Re: [PATCH 2/2] ext4: add inode table check in __ext4_get_inode_loc to aovid possible infinite loop

From: Jan Kara
Date: Fri Aug 19 2022 - 04:44:19 EST


On Fri 19-08-22 04:45:41, Ritesh Harjani (IBM) wrote:
> On 22/08/18 07:23PM, Jan Kara wrote:
> > On Thu 18-08-22 20:13:53, Ritesh Harjani (IBM) wrote:
> > > On 22/08/17 04:31PM, Jan Kara wrote:
> > > > On Wed 17-08-22 21:27:01, Baokun Li wrote:
> > > > > In do_writepages, if the value returned by ext4_writepages is "-ENOMEM"
> > > > > and "wbc->sync_mode == WB_SYNC_ALL", retry until the condition is not met.
> > > > >
> > > > > In __ext4_get_inode_loc, if the bh returned by sb_getblk is NULL,
> > > > > the function returns -ENOMEM.
> > > > >
> > > > > In __getblk_slow, if the return value of grow_buffers is less than 0,
> > > > > the function returns NULL.
> > > > >
> > > > > When the three processes are connected in series like the following stack,
> > > > > an infinite loop may occur:
> > > > >
> > > > > do_writepages <--- keep retrying
> > > > > ext4_writepages
> > > > > mpage_map_and_submit_extent
> > > > > mpage_map_one_extent
> > > > > ext4_map_blocks
> > > > > ext4_ext_map_blocks
> > > > > ext4_ext_handle_unwritten_extents
> > > > > ext4_ext_convert_to_initialized
> > > > > ext4_split_extent
> > > > > ext4_split_extent_at
> > > > > __ext4_ext_dirty
> > > > > __ext4_mark_inode_dirty
> > > > > ext4_reserve_inode_write
> > > > > ext4_get_inode_loc
> > > > > __ext4_get_inode_loc <--- return -ENOMEM
> > > > > sb_getblk
> > > > > __getblk_gfp
> > > > > __getblk_slow <--- return NULL
> > > > > grow_buffers
> > > > > grow_dev_page <--- return -ENXIO
> > > > > ret = (block < end_block) ? 1 : -ENXIO;
> > > > >
> > > > > In this issue, bg_inode_table_hi is overwritten as an incorrect value.
> > > > > As a result, `block < end_block` cannot be met in grow_dev_page.
> > > > > Therefore, __ext4_get_inode_loc always returns '-ENOMEM' and do_writepages
> > > > > keeps retrying.
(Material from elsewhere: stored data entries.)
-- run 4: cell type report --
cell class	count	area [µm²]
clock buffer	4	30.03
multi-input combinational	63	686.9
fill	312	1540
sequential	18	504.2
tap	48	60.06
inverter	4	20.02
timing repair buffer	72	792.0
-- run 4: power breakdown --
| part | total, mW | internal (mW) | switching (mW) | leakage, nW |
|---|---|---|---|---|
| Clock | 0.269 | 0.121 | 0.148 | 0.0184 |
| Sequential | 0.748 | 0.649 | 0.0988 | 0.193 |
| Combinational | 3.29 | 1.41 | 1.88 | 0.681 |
===== src/rtl/riscv_pkg.sv =====
// Shared RV32 core definitions: ALU opcodes, writeback-select codes, datapath width.
package riscv_pkg;

    localparam int XLEN = 32;

    typedef enum logic [2:0] {
        ALU_ADD = 3'b000,
        ALU_SUB = 3'b001,
        ALU_AND = 3'b010,
        ALU_OR  = 3'b011,
        ALU_XOR = 3'b100,
        ALU_SLL = 3'b101,
        ALU_SRL = 3'b110,
        ALU_SLT = 3'b111
    } alu_op_t;

    localparam logic [1:0] WB_ALU  = 2'b00;
    localparam logic [1:0] WB_LOAD = 2'b01;
    localparam logic [1:0] WB_PC4  = 2'b10;

endpackage


===== src/rtl/ex_mem_stage_alu.sv =====
// Combinational RV32 ALU: eight operations plus a zero-result flag.
module alu
    import riscv_pkg::*;
#(
    parameter int XLEN = 32
) (
    input  logic [XLEN-1:0] a,
    input  logic [XLEN-1:0] b,
    input  alu_op_t         op,
    output logic [XLEN-1:0] result,
    output logic            zero
);

    logic [4:0] w_shamt;
    logic       w_lt;

    assign w_shamt = b[4:0];
    assign w_lt    = ($signed(a) < $signed(b));

    // Operation select
    always_comb begin
        result = {XLEN{1'b0}};
        case (op)
            ALU_ADD: result = a + b;
            ALU_SUB: result = a - b;
            ALU_AND: result = a & b;
            ALU_OR:  result = a | b;
            ALU_XOR: result = a ^ b;
            ALU_SLL: result = a << w_shamt;
            ALU_SRL: result = a >> w_shamt;
            ALU_SLT: result = {{(XLEN-1){1'b0}}, w_lt};
            default: result = {XLEN{1'b0}};
        endcase
    end

    assign zero = (result == {XLEN{1'b0}});

endmodule
### src/rtl/lockin_demod.sv
// lockin_demod: I/Q lock-in demodulator with integrate-and-dump.
// Each ADC sample is multiplied by the DDS cosine (I) and sine (Q). The
// products are summed over a programmable window of samples. At the end of
// each window the sums are shifted, saturated and offered on a valid/ready
// output.
// Optional build macro LOCKIN_ADC_OFFSET_EN adds an adc_offset port. When it
// is defined, the offset is subtracted from the sample at capture time.
`timescale 1ns/1ps

module lockin_demod #(
   parameter int ADC_WIDTH = 14,
   parameter int LO_WIDTH  = 16,
   parameter int ACC_WIDTH = 48,
   parameter int OUT_WIDTH = 32
) (
   input  logic                        clk,
   input  logic                        rst_n,
   input  logic signed [ADC_WIDTH-1:0] adc_in,
`ifdef LOCKIN_ADC_OFFSET_EN
   input  logic signed [ADC_WIDTH-1:0] adc_offset,
`endif
   input  logic                        adc_valid,
   input  logic signed [LO_WIDTH-1:0]  sin_in,
   input  logic signed [LO_WIDTH-1:0]  cos_in,
   input  logic                        sync_i,
   input  logic [15:0]                 dec_len,
   input  logic [5:0]                  shift,
   output logic signed [OUT_WIDTH-1:0] i_out,
   output logic signed [OUT_WIDTH-1:0] q_out,
   output logic                        out_valid,
   input  logic                        out_ready,
   input  logic                        clr_ovr,
   output logic                        overrun
);

   localparam int PROD_WIDTH = ADC_WIDTH + LO_WIDTH;

   // Clamp a one-bit-extended difference back into the ADC range.
   function automatic logic signed [ADC_WIDTH-1:0] sat_adc(input logic signed [ADC_WIDTH:0] x);
      if (x[ADC_WIDTH] != x[ADC_WIDTH-1])
         return x[ADC_WIDTH] ? $signed({1'b1, {(ADC_WIDTH-1){1'b0}}})
                             : $signed({1'b0, {(ADC_WIDTH-1){1'b1}}});
      else
         return $signed(x[ADC_WIDTH-1:0]);
   endfunction

   // Clamp a shifted accumulator value into the output range.
   function automatic logic signed [OUT_WIDTH-1:0] sat_out(input logic signed [ACC_WIDTH-1:0] x);
      logic [ACC_WIDTH-OUT_WIDTH:0] top;
      top = x[ACC_WIDTH-1:OUT_WIDTH-1];
      if (top == '0 || top == '1)
         return $signed(x[OUT_WIDTH-1:0]);
      else if (x[ACC_WIDTH-1])
         return $signed({1'b1, {(OUT_WIDTH-1){1'b0}}});
      else
         return $signed({1'b0, {(OUT_WIDTH-1){1'b1}}});
   endfunction

   logic signed [ADC_WIDTH-1:0] adc_cap;
`ifdef LOCKIN_ADC_OFFSET_EN
   logic signed [ADC_WIDTH:0] adc_diff;
   assign adc_diff = {adc_in[ADC_WIDTH-1], adc_in} - {adc_offset[ADC_WIDTH-1], adc_offset};
   assign adc_cap  = sat_adc(adc_diff);
`else
   assign adc_cap  = adc_in;
`endif

   logic signed [ADC_WIDTH-1:0]  adc_p0;
   logic signed [LO_WIDTH-1:0]   sin_p0, cos_p0;
   logic                         vld_p0;
   logic signed [PROD_WIDTH-1:0] prod_i_p1, prod_q_p1;
   logic                         vld_p1;
   logic signed [ACC_WIDTH-1:0]  acc_i_p2, acc_q_p2, sum_i_p2, sum_q_p2;
   logic                         dump_p2;
   logic [15:0]                  cnt_p2, len_m1;
   logic                         len_load;

   logic signed [ACC_WIDTH-1:0] next_i, next_q;
   logic [15:0]                 len_next;
   logic                        accept;

   assign next_i   = acc_i_p2 + ACC_WIDTH'(prod_i_p1);
   assign next_q   = acc_q_p2 + ACC_WIDTH'(prod_q_p1);
   // A window length of zero behaves as a one-sample window.
   assign len_next = (dec_len == 16'd0) ? 16'd0 : dec_len - 16'd1;
   assign accept   = out_valid && out_ready;

   // ---- stage 1 / stage 2 data: capture sample, then form full-width products
   // Sample and product registers carry data only; their valid bits live below.
   always_ff @(posedge clk) begin
      if (adc_valid) begin
         adc_p0 <= adc_cap;
         sin_p0 <= sin_in;
         cos_p0 <= cos_in;
      end
      prod_i_p1 <= PROD_WIDTH'(adc_p0) * PROD_WIDTH'(cos_p0);
      prod_q_p1 <= PROD_WIDTH'(adc_p0) * PROD_WIDTH'(sin_p0);
   end

   // Valid bits for stages 1 and 2; sync drops the sample between them.
   always_ff @(posedge clk or negedge rst_n) begin
      if (!rst_n) begin
         vld_p0 <= 1'b0;
         vld_p1 <= 1'b0;
      end else begin
         vld_p0 <= adc_valid;
         vld_p1 <= vld_p0 && !sync_i;
      end
   end

   // ---- stage 3: integrate, count the window, dump the final sum
   // The window length is latched only at reset, sync and dump.
   always_ff @(posedge clk or negedge rst_n) begin
      if (!rst_n) begin
         acc_i_p2 <= '0;
         acc_q_p2 <= '0;
         sum_i_p2 <= '0;
         sum_q_p2 <= '0;
         cnt_p2   <= '0;
         len_m1   <= '0;
         len_load <= 1'b1;
         dump_p2  <= 1'b0;
      end else begin
         dump_p2 <= 1'b0;
         if (len_load) begin
            len_m1   <= len_next;
            len_load <= 1'b0;
         end
         if (sync_i) begin
            acc_i_p2 <= '0;
            acc_q_p2 <= '0;
            cnt_p2   <= '0;
            len_m1   <= len_next;
         end else if (vld_p1) begin
            if (cnt_p2 == len_m1) begin
               sum_i_p2 <= next_i;
               sum_q_p2 <= next_q;
               dump_p2  <= 1'b1;
               acc_i_p2 <= '0;
               acc_q_p2 <= '0;
               cnt_p2   <= '0;
               len_m1   <= len_next;
            end else begin
               acc_i_p2 <= next_i;
               acc_q_p2 <= next_q;
               cnt_p2   <= cnt_p2 + 16'd1;
            end
         end
      end
   end

   // ---- output stage: scale, saturate, hold under backpressure, flag overrun
   // A new result is loaded only when the output is empty or being accepted.
   always_ff @(posedge clk or negedge rst_n) begin
      if (!rst_n) begin
         i_out     <= '0;
         q_out     <= '0;
         out_valid <= 1'b0;
         overrun   <= 1'b0;
      end else begin
         if (dump_p2 && (!out_valid || accept)) begin
            i_out     <= sat_out(sum_i_p2 >>> shift);
            q_out     <= sat_out(sum_q_p2 >>> shift);
            out_valid <= 1'b1;
         end else if (accept) begin
            out_valid <= 1'b0;
         end
         if (dump_p2 && out_valid && !out_ready)
            overrun <= 1'b1;
         else if (clr_ovr)
            overrun <= 1'b0;
      end
   end

endmodule
<file path="config.mk">
export PLATFORM = sky130hd
export DESIGN_NAME = shared_inv_sched
export DESIGN_NICKNAME = d
export VERILOG_FILES = /design/src/rtl/shared_inv_sched_pkg.sv /design/src/rtl/inverter.sv /design/src/rtl/rr_arbiter.sv /design/src/rtl/shared_inv_sched.sv
export SDC_FILE = /design/constraint.sdc
export NUM_CORES = 1
export LEC_CHECK = 0
export ABC_AREA = 1
export BUFFER_PORTS_ARGS = -buffer_cell sky130_fd_sc_hd__buf_2
export CORE_UTILIZATION = 50
export CTS_CLUSTER_SIZE = 14
export DETAILED_ROUTE_END_ITERATION = 8
export PLACE_DENSITY = 0.88
export SLEW_MARGIN = 20
export SYNTH_ARGS = -nofsm -noshare
export SYNTH_HDL_FRONTEND = slang
export SYNTH_SLANG_ARGS = --single-unit
</file>
<file path="constraint.sdc">
create_clock -name clk -period 4.6 [get_ports clk]
set_input_delay 0.69 -clock clk [delete_from_list [all_inputs] [get_ports clk]]
set_output_delay 0.69 -clock clk [all_outputs]
set_load 0.02 [all_outputs]
</file>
As a result, the writeback process is in the D state due
> > > > > to an infinite loop.
> > > > >
> > > > > Add a check on inode table block in the __ext4_get_inode_loc function by
> > > > > referring to ext4_read_inode_bitmap to avoid this infinite loop.
> > > > >
> > > > > Signed-off-by: Baokun Li <libaokun1@xxxxxxxxxx>
> > > >
> > > > Thanks for the fixes. Normally, we check that inode table is fine in
> > > > ext4_check_descriptors() (and those checks are much stricter) so it seems
> > > > unnecessary to check it again here. I understand that in your case it was
> > > > resize that corrupted the group descriptor after the filesystem was mounted
> > > > which is nasty but there's much more metadata that can be corrupted like
> > > > this and it's infeasible to check each metadata block before we use it.
> > > >
> > > > IMHO a proper fix to this class of issues would be for sb_getblk() to
> > > > return proper error so that we can distinguish ENOMEM from other errors.
> > > > But that will be a larger undertaking...
> > > >
> > >
> > > Hi Jan,
> > >
> > > How about adding a wrapper around sb_getblk() which will do the basic block
> > > bound checks for ext4. Then we can carefully convert all the callers of
> > > sb_getblk() in ext4 to call ext4_sb_getblk().
> > >
> > > ext4_sb_getblk() will then return either of below -
> > > 1. ERR_PTR(-EFSCORRUPTED)
> > > 2. NULL
> > > 3. struct buffer_head*
> > >
> > > It's caller can then implement the proper error handling.
> > >
> > > Folding a small patch to implement the simple bound check. Is this the right
> > > approach?
> >
> > Yep, looks sensible to me. Maybe I'd just make ext4_sb_getblk() return bh
> > or ERR_PTR so something like ERR_PTR(-EFSCORRUPTED), ERR_PTR(-ENXIO), or bh
> > pointer.
>
> Sure, Thanks Jan. Will do that once I clear some confusion w.r.t
> "start_blk <= le32_to_cpu(sbi->s_es->s_first_data_block)"
>
> At some places this is checked with "<= s_first_data_block"
> e.g. fs/ext4/ialloc.c, ext4_sb_block_valid()
>
> while at some places I see it to be "< s_first_data_block"
> e.g. fs/ext4/mballoc.c, fs/ext4/mmp.c

Well, superblock is stored at s_first_data_block offset. So strictly
speaking the check should be < s_first_data_block because that block is a
valid filesystem block. OTOH in most places you are not supposed to look at
block with the superblock so stricter <= s_first_data_block is fine.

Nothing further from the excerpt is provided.